>>

<file path="config.mk">
export PLATFORM = sky130hd
export DESIGN_NAME = ps2_rx_frame
export DESIGN_NICKNAME = d
export VERILOG_FILES = /design/src/rtl/ps2_pkg.sv /design/src/rtl/ps2_clk_filter.sv /design/src/rtl/ps2_rx_frame.sv
export SDC_FILE = /design/constraint.sdc
export NUM_CORES = 1
export LEC_CHECK = 0
export BUFFER_PORTS_ARGS = -buffer_cell sky130_fd_sc_hd__clkbuf_2
export CORE_MARGIN = 2
export CORE_UTILIZATION = 40
export DETAILED_ROUTE_END_ITERATION = 8
export GPL_ROUTABILITY_DRIVEN = 0
export MAX_ROUTING_LAYER = met4
export PLACE_DENSITY_LB_ADDON = 0.15
export REMOVE_ABC_BUFFERS = 1
export SYNTH_ARGS = -nofsm -noshare
export SYNTH_HDL_FRONTEND = slang
export SYNTH_HIERARCHICAL = 1
export SYNTH_SLANG_ARGS = --single-unit
</file>
<file path="constraint.sdc">
create_clock -name clk -period 3.3 [get_ports clk]
set_clock_uncertainty 0.05 [all_clocks]
set_input_delay 0.66 -clock clk [delete_from_list [all_inputs] [get_ports clk]]
set_output_delay 0.66 -clock clk [all_outputs]
set_load 0.005 [all_outputs]
</file>
<file path="src/rtl/ps2_pkg.sv">
// Shared PS/2 receive definitions: FSM states, frame layout and the protocol
// prefix codes that the keycode decode stage also uses.
package ps2_pkg;

    typedef enum logic [1:0] {
        IDLE  = 2'd0,
        RECV  = 2'd1,
        CHECK = 2'd2
    } ps2_state_e;

    localparam int PS2_FRAME_BITS = 11;

    localparam logic [7:0] PS2_BREAK_CODE = 8'hF0;
    localparam logic [7:0] PS2_EXT_CODE   = 8'hE0;

    // Bit positions inside the 10-bit shift register once a frame is complete.
    localparam int PS2_STOP_IDX = 9;
    localparam int PS2_PAR_IDX  = 8;

    // Odd parity over data plus parity bit: the XOR of all nine must be 1.
    function automatic logic ps2_parity_ok(input logic [8:0] data_par);
        return ^data_par;
    endfunction

endpackage

</file>
<file path="src/rtl/ps2_clk_filter.sv">
// PS/2 line conditioning: 2-flop synchronisers on both pins, a FILTER_LEN-sample
// deglitcher on the clock line, and a one-cycle pulse on each filtered falling edge.
module ps2_clk_filter
    import ps2_pkg::*;
#(
    parameter int FILTER_LEN = 8
) (
    input  logic clk,
    input  logic reset,
    input  logic ps2c,
    input  logic ps2d,
    output logic ps2d_s,
    output logic fall_edge
);

    logic                  ps2c_meta_q, ps2c_s_q;
    logic                  ps2d_meta_q, ps2d_s_q;
    logic [FILTER_LEN-1:0] filt_q, filt_d;
    logic                  f_ps2c_q, f_ps2c_d;
    logic                  fall_edge_q, fall_edge_d;

    // NOTE: every always_comb output gets a default first so no latch is inferred.
    always_comb begin
        filt_d   = {ps2c_s_q, filt_q[FILTER_LEN-1:1]};
        f_ps2c_d = f_ps2c_q;
        if (&filt_q) begin
            f_ps2c_d = 1'b1;
        end else if (~|filt_q) begin
            f_ps2c_d = 1'b0;
        end
        fall_edge_d = f_ps2c_q & ~f_ps2c_d;
    end

    // Bus idles high, so everything resets to 1 to avoid a false edge out of reset.
    // NOTE: sequential state uses non-blocking assignments only.
    always_ff @(posedge clk) begin
        if (reset) begin
            ps2c_meta_q <= 1'b1;
            ps2c_s_q    <= 1'b1;
            ps2d_meta_q <= 1'b1;
            ps2d_s_q    <= 1'b1;
            filt_q      <= '1;
            f_ps2c_q    <= 1'b1;
            fall_edge_q <= 1'b0;
        end else begin
            ps2c_meta_q <= ps2c;
            ps2c_s_q    <= ps2c_meta_q;
            ps2d_meta_q <= ps2d;
            ps2d_s_q    <= ps2d_meta_q;
            filt_q      <= filt_d;
            f_ps2c_q    <= f_ps2c_d;
            fall_edge_q <= fall_edge_d;
        end
    end

    assign ps2d_s    = ps2d_s_q;
    assign fall_edge = fall_edge_q;

endmodule

</file>
<file path="src/rtl/ps2_rx_frame.sv">
// PS/2 device-to-host frame receiver: start, 8 data bits LSB first, odd parity, stop.
// Define PS2_PARITY_CHECK_EN to reject frames with bad parity; otherwise only stop is checked.
module ps2_rx_frame
    import ps2_pkg::*;
#(
    parameter int FILTER_LEN  = 8,
    parameter int TIMEOUT_CYC = 50000
) (
    input  logic       clk,
    input  logic       reset,
    input  logic       ps2c,
    input  logic       ps2d,
    input  logic       rx_en,
    output logic [7:0] dout,
    output logic       rx_done_tick,
    output logic       frame_err
);

    localparam int TMO_W = $clog2(TIMEOUT_CYC);
    // Abort when the counter would step onto TIMEOUT_CYC-1, so the error pulse
    // lands exactly TIMEOUT_CYC cycles after the last edge.
    localparam logic [TMO_W-1:0] TMO_LAST = TMO_W'(TIMEOUT_CYC - 2);

    logic ps2d_s;
    logic fall_edge;

    ps2_clk_filter #(
        .FILTER_LEN(FILTER_LEN)
    ) u_clk_filter (
        .clk      (clk),
        .reset    (reset),
        .ps2c     (ps2c),
        .ps2d     (ps2d),
        .ps2d_s   (ps2d_s),
        .fall_edge(fall_edge)
    );

    ps2_state_e       state_q, state_d;
    logic [3:0]       n_q, n_d;
    logic [TMO_W-1:0] tmo_q, tmo_d;
    logic [9:0]       b_q, b_d;
    logic [7:0]       dout_q, dout_d;
    logic             tick_q, tick_d;
    logic             err_q, err_d;
    logic             frame_ok;

`ifdef PS2_PARITY_CHECK_EN
    assign frame_ok = b_q[PS2_STOP_IDX] & ps2_parity_ok(b_q[PS2_PAR_IDX:0]);
`else
    assign frame_ok = b_q[PS2_STOP_IDX];
`endif

    always_comb begin
        state_d = state_q;
        n_d     = n_q;
        tmo_d   = tmo_q;
        b_d     = b_q;
        dout_d  = dout_q;
        tick_d  = 1'b0;
        err_d   = 1'b0;
        case (state_q)
            IDLE: begin
                if (fall_edge && rx_en && !ps2d_s) begin
                    state_d = RECV;
                    n_d     = 4'd9;
                    tmo_d   = '0;
                end
            end
            RECV: begin
                if (fall_edge) begin
                    b_d   = {ps2d_s, b_q[9:1]};
                    tmo_d = '0;
                    if (n_q == 4'd0) begin
                        state_d = CHECK;
                    end else begin
                        n_d = n_q - 4'd1;
                    end
                end else if (tmo_q == TMO_LAST) begin
                    state_d = IDLE;
                    err_d   = 1'b1;
                    tmo_d   = '0;
                end else begin
                    tmo_d = tmo_q + TMO_W'(1);
                end
            end
            CHECK: begin
                state_d = IDLE;
                if (frame_ok) begin
                    dout_d = b_q[7:0];
                    tick_d = 1'b1;
                end else begin
                    err_d = 1'b1;
                end
            end
            default: state_d = IDLE;
        endcase
    end

    always_ff @(posedge clk) begin
        if (reset) begin
            state_q <= IDLE;
            n_q     <= '0;
            tmo_q   <= '0;
            b_q     <= '0;
            dout_q  <= '0;
            tick_q  <= 1'b0;
            err_q   <= 1'b0;
        end else begin
            state_q <= state_d;
            n_q     <= n_d;
            tmo_q   <= tmo_d;
            b_q     <= b_d;
            dout_q  <= dout_d;
            tick_q  <= tick_d;
            err_q   <= err_d;
        end
    end

    assign dout         = dout_q;
    assign rx_done_tick = tick_q;
    assign frame_err    = err_q;

endmodule

</file>
==> parameters.txt, run 1 <==
Parameter                              Value

Logic synthesis
  Simple logic cell fraction of the synthesized area    29.5%
  Proportion of synthesized chip area in sequential cells    44.7%
  Synthesized-area fraction occupied by ao, oa, aoi and oai cells    16.7%
  Mean Syn Cell Area    8.81 µm²
  Synth Instances    285
  Number of warnings issued by yosys    6
  Ys flop type    sky130_fd_sc_hd__dfxtp_1
  Number of enable flip-flop cells after synthesis    0
  Proportion of synthesized area in mux cells    0%
  Main combinational cell family by area after synthesis    simple AND/OR/NAND/NOR gates
  Number of library cell types mapped by synthesis    51
  Synth async-reset ratio    0%
  Total of flip-flops plus latches after synthesis    56
  Post-Synthesis Cell Area    0.00251 mm²
  Parity-gate share of the synthesized area counting xor and xnor cells    1.40%
  Adder and majority cell fraction of the synthesized area    3.49%

Global route
  Total congestion overflow after global routing    0
  Maximum number of pins on one net before global-route repair    33
  Vias in the first global route    1891
  Number of antenna violations at the first check in global routing    0
  First-pass GRT wire length    8560 µm
  GRT Total Usage    15.0%

Floorplanning
  Die Footprint    0.00692 mm²
  Placement Rows    28
  Die Height    83.2 µm
  Floorplan die width    83.2 µm
  Core region area    0.00599 mm²
  Starting utilization of the core area    41.9%
  Io pins    15

Worst hold path
  Type of the most critical hold path    reg -> reg
  Hold path startpoint    u_clk_filter/ps2c_meta_q

CTS
  Clock root buffer    sky130_fd_sc_hd__clkbuf_8
  CTS Buffer Depth    2
  CTS Buf Count    5
  Number of buffers inserted for hold repair after clock tree synthesis    0
  Clock latency of the later-clocked register in the worst-skew pair    300 ps
  Number of buffers inserted to repair setup after CTS    0
  CTS clock-pin slew for the worst setup and hold paths    100 ps
  Number of resized instances in the post-cts repair step    0
  Number of clock sinks    56
  H-tree levels    2
  CTS tree    yes

STA
  Final setup fails    0
  Tmin final    2220 ps
  Total negative setup slack    0 ps
  Final Hold Viols    0
  Max-slew violation count    0
  Measured slew at the worst slew-check pin    699 ps
  Highest clock rate    450 MHz
  Worst rel slew slack    53.2%
  Final hold slack    363 ps
  Final worst-path cycle share    67.3%
  Post-layout worst setup margin    1080 ps
  RSZ-0062 raised after global routing    no

Run status
  Outcome    finished clean

Critical path
  Start-to-end type of the worst setup path    reg -> reg
  CP Capture Point    state_q[0]
  Worst r2r path cells    4
  Critical Path Max Stage Delay    610 ps
  Crit Path Max Fanout    16
  Critical path origin    tmo_q[9]
  Register-to-register setup slack    1080 ps
  Crit-path cells    nor4bb_1 -> nand4_1 -> and2_1 -> o311a_1
  Worst reg2reg path startpoint    tmo_q[9]
  Endpoint of the worst-slack reg-to-reg timing path    state_q[0]
  Cell with the biggest individual delay on the critical path    sky130_fd_sc_hd__nand4_1
  Endpoint kind of the worst setup timing path    flip-flop
  Arr. time, crit path    2370 ps
  Worst setup SP type    flip-flop
  Data required time of the critical path    3450 ps

Route
  Vias per Instance    5.40
  Via count of the routed design    1993
  Detailed Routing Iterations Pass 1    4
  Post-route DRC violation count    0
  Routed length per placed instance    13.2 µm
  Final WL    4880 µm
  Routed Antenna Nets    0
  Violation count after the first detailed-routing iteration    119

Place
  Port Buf Inserts    14
  Detailed Place HPWL    3210 µm
  Post-place instance area    0.00263 mm²
  Minimum setup slack after placement    1110 ps

Final layout
  Post-route design area    0.00274 mm²
  Count of nets after finishing    305
  Proportion of layout cells with a drive suffix above 1    13.9%
  Commonest non-fill, non-tap cell in the layout    sky130_fd_sc_hd__dfxtp_1
  Commonest non-fill, non-tap cells in the layout    56 x sky130_fd_sc_hd__dfxtp_1, 45 x sky130_fd_sc_hd__nand2_1, 23 x sky130_fd_sc_hd__a21oi_1
  Count of inserted antenna diode cells    0
  Area Overhead vs Synth    9.22%

Power and ir drop
  Power density normalized to cell area    419 mW/mm²
  Post-route total power    0.00115 W
  Static Leakage    0.894 nW
  Worst voltage drop across the vdd grid    0.189 mV

Run
  # Max-Cap Violations    0
==> registers in the layout (all words and copies together) (netlist names), 2 cells and up <==
name	flops
tmo_q	16
b_q	10
dout	8
u_clk_filter/filt_q	8
n_q	4
state_q	2
==> report_power, final <==
part	internal (W)	total (W)	switching, W
Sequential	0.000678	0.000680	0.00000176
Combinational	0.00000545	0.0000184	0.0000129
Clock	0.000230	0.000450	0.000221
==> cell usage after synthesis, types with 3 or more instances <==
| master | number | area share, % |
|---|---|---|
| sky130_fd_sc_hd__dfxtp_1 | 56 | 45 |
| sky130_fd_sc_hd__nand2_1 | 45 | 6.7 |
| sky130_fd_sc_hd__a21oi_1 | 23 | 4.6 |
| sky130_fd_sc_hd__nand4_1 | 15 | 3.7 |
| sky130_fd_sc_hd__inv_1 | 13 | 1.9 |
| sky130_fd_sc_hd__nand3_1 | 13 | 2.6 |
| sky130_fd_sc_hd__clkbuf_1 | 11 | 1.6 |
| sky130_fd_sc_hd__a31oi_1 | 9 | 2.2 |
| sky130_fd_sc_hd__nor3_1 | 9 | 1.8 |
| sky130_fd_sc_hd__or2_1 | 9 | 2.2 |
| sky130_fd_sc_hd__ha_1 | 7 | 3.5 |
| sky130_fd_sc_hd__nor2_1 | 7 | 1.0 |
| sky130_fd_sc_hd__o21ai_0 | 5 | 1.0 |
| sky130_fd_sc_hd__or2_2 | 4 | 1.0 |
| sky130_fd_sc_hd__xnor2_1 | 4 | 1.4 |
| sky130_fd_sc_hd__and2_1 | 3 | 0.75 |
| sky130_fd_sc_hd__and3_1 | 3 | 0.75 |
| sky130_fd_sc_hd__nand4b_1 | 3 | 1.0 |
==> how the worst min path moves through the flow <==
stage	endpoint	cells past startpoint
floorplan	u_clk_filter/ps2c_s_q	1
global placement	u_clk_filter/ps2c_s_q	1
detailed placement	u_clk_filter/ps2c_s_q	1
CTS	u_clk_filter/ps2c_s_q	1
global route	u_clk_filter/ps2d_s	1
finish	u_clk_filter/ps2c_s_q	1
==> cells by family after synthesis <==
| group | Yosys count |
|---|---|
| adder cells (fa/ha/maj) | 7 |
| flip-flops | 56 |
| AO/OA/AOI/OAI | 61 |
| AND/OR/NAND/NOR | 129 |
| XOR/XNOR | 4 |
| buffers and inverters | 28 |
==> metal layers <==
layer  global-route usage, %  part of all wire, %  vias to the layer above
met4                    4.02                 0.55                        0
met2                    25.1                   46                       34
met3                    2.98                  3.2                        4
li1                        -                    -                     1041
met1                    18.5                   50                      914
met5                       -                    0                        -
==> worst max-delay path: cells and delay by family, from the launching register on <==
kind             cells  cell delay [ps]
AND/OR/NAND/NOR      3             1350
flip-flops           1              400
AO/OA/AOI/OAI        1              320
==> stage by stage <==
stage	utilization, %	std cells
6_report	45.8	369
4_1_cts	45.8	369
3_3_place_gp	43.9	361
3_5_place_dp	43.9	361
2_1_floorplan	-	270
5_1_grt	45.8	369
==> layout make-up <==
| class | instances | area (µm²) |
|---|---|---|
| inverters | 13 | 48.8 |
| clock buffers | 6 | 72.6 |
| flip-flops and latches | 56 | 1120 |
| repair buffers | 16 | 85.1 |
| multi-input cells | 201 | 1280 |
| fillers | 611 | 3250 |
| clock inverters | 2 | 38.8 |
| well taps | 75 | 93.8 |
Note: power is estimated with default switching activity, not from simulation.
==> run 2: changes to the inputs <==
==> constraint.sdc (replaced) <==
create_clock -name clk -period 1.8 [get_ports clk]
set_clock_uncertainty 0.05 [all_clocks]
set_input_delay 0.36 -clock clk [delete_from_list [all_inputs] [get_ports clk]]
set_output_delay 0.36 -clock clk [all_outputs]
set_load 0.005 [all_outputs]
==> run 2 against run 1 <==
Cell count is 10% higher. Hold slack worse by 190 ps. Die area stayed put. Non-clock buffer count is 38 higher. Cell area is 14% higher. Sequential share of layout area is 5.0 points lower. Largest power group unchanged. Setup slack worse by 1100 ps. Via count is 7.1% higher. Clock-buffer cell count is 1 lower. Sequential power is 84% higher. Largest cell class unchanged. Critical endpoint is now tmo_q[12].
==> parameters.txt, run 2 (synthesis gave the netlist of run 1 again) <==
Parameter                              Value

Floorplanning
  Die Footprint    0.00692 mm²
  Starting utilization of the core area    41.9%
  Floorplan die width    83.2 µm
  Placement Rows    28
  Die Height    83.2 µm
  Core region area    0.00599 mm²
  Io pins    15

Route
  Via count of the routed design    2135
  Post-route DRC violation count    0
  Routed length per placed instance    13.2 µm
  Final WL    5380 µm
  Vias per Instance    5.25
  Routed Antenna Nets    0
  Violation count after the first detailed-routing iteration    115
  Detailed Routing Iterations Pass 1    4

Final layout
  Commonest non-fill, non-tap cells in the layout    52 x sky130_fd_sc_hd__dfxtp_1, 45 x sky130_fd_sc_hd__nand2_1, 37 x sky130_fd_sc_hd__buf_4
  Count of inserted antenna diode cells    0
  Commonest non-fill, non-tap cell in the layout    sky130_fd_sc_hd__dfxtp_1
  Number of flip-flops in the largest register    16
  Proportion of layout cells with a drive suffix above 1    29.5%
  Count of nets after finishing    343
  Area of the multi-input gates    0.00139 mm²
  Fill cell instance count of the final layout    574
  Final non-filler cell total    407
  Seq. cell area    0.00113 mm²
  Reg with most FFs    tmo_q
  Largest registers    tmo_q: 16 flops, b_q: 10 flops
  Area Overhead vs Synth    25.0%

Global route
  Number of antenna violations at the first check in global routing    0
  Vias in the first global route    1954
  GRT Total Usage    16.3%
  Global-route met3 utilization    3.08%
  Maximum number of pins on one net before global-route repair    31
  First-pass GRT wire length    9180 µm
  Met2 track demand over resource    25.2%
  Met1 layer usage reported by global route    21.6%
  Total congestion overflow after global routing    0
  Most Crowded Layer GR    met2

CTS
  Clock latency of the later-clocked register in the worst-skew pair    310 ps
  Clock root buffer    sky130_fd_sc_hd__clkbuf_8
  CTS tree    yes
  CTS Buf Count    5
  Number of clock sinks    56
  CTS Buffer Depth    2
  CTS clock-pin slew for the worst setup and hold paths    100 ps
  H-tree levels    2

Critical path
  Endpoint kind of the worst setup timing path    flip-flop
  Endpoint of the worst-slack reg-to-reg timing path    tmo_q[12]
  Crit Path Max Fanout    5
  Arr. time, crit path    1960 ps
  Worst reg2reg path startpoint    state_q[0]
  Register-to-register setup slack    30 ps
  Worst setup SP type    flip-flop
  Critical path origin    state_q[0]
  Data required time of the critical path    1980 ps
  CP Capture Point    tmo_q[12]
  Worst r2r path cells    7
  Start-to-end type of the worst setup path    reg -> reg

Power and ir drop
  Static Leakage    1.10 nW
  Power density normalized to cell area    632 mW/mm²
  Worst voltage drop across the vdd grid    0.384 mV

Place
  Total placed cells including tap cells    392
  Port Buf Inserts    14
  Detailed Place HPWL    3600 µm

Run status
  Outcome    finished clean

Run
  # Max-Cap Violations    0

STA
  Highest clock rate    565 MHz
  Final hold slack    169 ps
  Final worst-path cycle share    98.4%
  Tmin final    1770 ps
  Final setup fails    0
  Total negative setup slack    0 ps
  Max-slew violation count    0
  RSZ-0062 raised after global routing    yes
  Worst rel slew slack    62.0%
  Final Hold Viols    0
  Measured slew at the worst slew-check pin    570 ps

Worst hold path
  Type of the most critical hold path    in -> reg
run 2: where the power goes:
part | switching (W) | internal, W
logic | 0.0000233 | 0.0000114
clock network | 0.000421 | 0.000280
registers | 0.00000350 | 0.00124
total | 0.000447 | 0.00153
run 2: how the worst min path moves through the flow:
stage                             startpoint                       end  slack [ps]  cells past startpoint
floorplan           u_clk_filter/ps2c_meta_q     u_clk_filter/ps2c_s_q         330                      1
global placement    u_clk_filter/ps2c_meta_q     u_clk_filter/ps2c_s_q         330                      1
detailed placement  u_clk_filter/ps2c_meta_q     u_clk_filter/ps2c_s_q         340                      1
CTS                                     ps2d  u_clk_filter/ps2d_meta_q         160                      2
global route                            ps2d  u_clk_filter/ps2d_meta_q         160                      2
finish                                  ps2d  u_clk_filter/ps2d_meta_q         170                      2
run 2: layer usage:
layer	routed length, µm	part of all wire [%]
met1	2560	48
met3	151	2.8
met4	26	0.48
met2	2640	49
met5	0	0
run 2: what timing repair did:
action                                  4_1_cts  5_1_grt
setup buffers                                 3        4
pin swaps                                     2        8
endpoints found under the setup margin        6       25
resized for setup                             9       18
hold buffers                                  0        0
run 2: cell type report:
class                   count  area share [%]
inverters                  13            1.56
clock buffers               5            2.19
flip-flops and latches     56            35.9
repair buffers             54            12.4
well taps                  75            2.99
multi-input cells         201            44.2
clock inverters             3           0.718
run 2: critical path, cell delays in order (launching register included):
cell	delay [ps]
sky130_fd_sc_hd__dfxtp_2	330
sky130_fd_sc_hd__inv_2	70
sky130_fd_sc_hd__ha_4	150
sky130_fd_sc_hd__buf_6	100
sky130_fd_sc_hd__nand4b_4	130
sky130_fd_sc_hd__a211o_1	320
sky130_fd_sc_hd__or3_4	370
sky130_fd_sc_hd__a211oi_2	170
run 2: per-stage QoR:
| stage | setup WS [ps] | cell area (µm²) | power (W) | utilization, % |
|---|---|---|---|---|
| global placement | -64.2 | 2880 | 0.00131 | 48.0 |
| CTS | -31.3 | 3030 | 0.00201 | 50.5 |
| detailed placement | -73.1 | 2880 | 0.00131 | 48.0 |
| global route | -91.8 | 3140 | 0.00207 | 52.4 |
| finish | 28.7 | 3140 | 0.00198 | 52.4 |
| floorplan | -107 | 2450 | 0.00128 | - |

<<

## Assignment
Copy all lines in the listing above where the string "with" appears.

## Output for this exercise
// Define PS2_PARITY_CHECK_EN to reject frames with bad parity; otherwise only stop is checked.
  Cell with the biggest individual delay on the critical path    sky130_fd_sc_hd__nand4_1
  Proportion of layout cells with a drive suffix above 1    13.9%
==> cell usage after synthesis, types with 3 or more instances <==
Note: power is estimated with default switching activity, not from simulation.
  Proportion of layout cells with a drive suffix above 1    29.5%
  Reg with most FFs    tmo_q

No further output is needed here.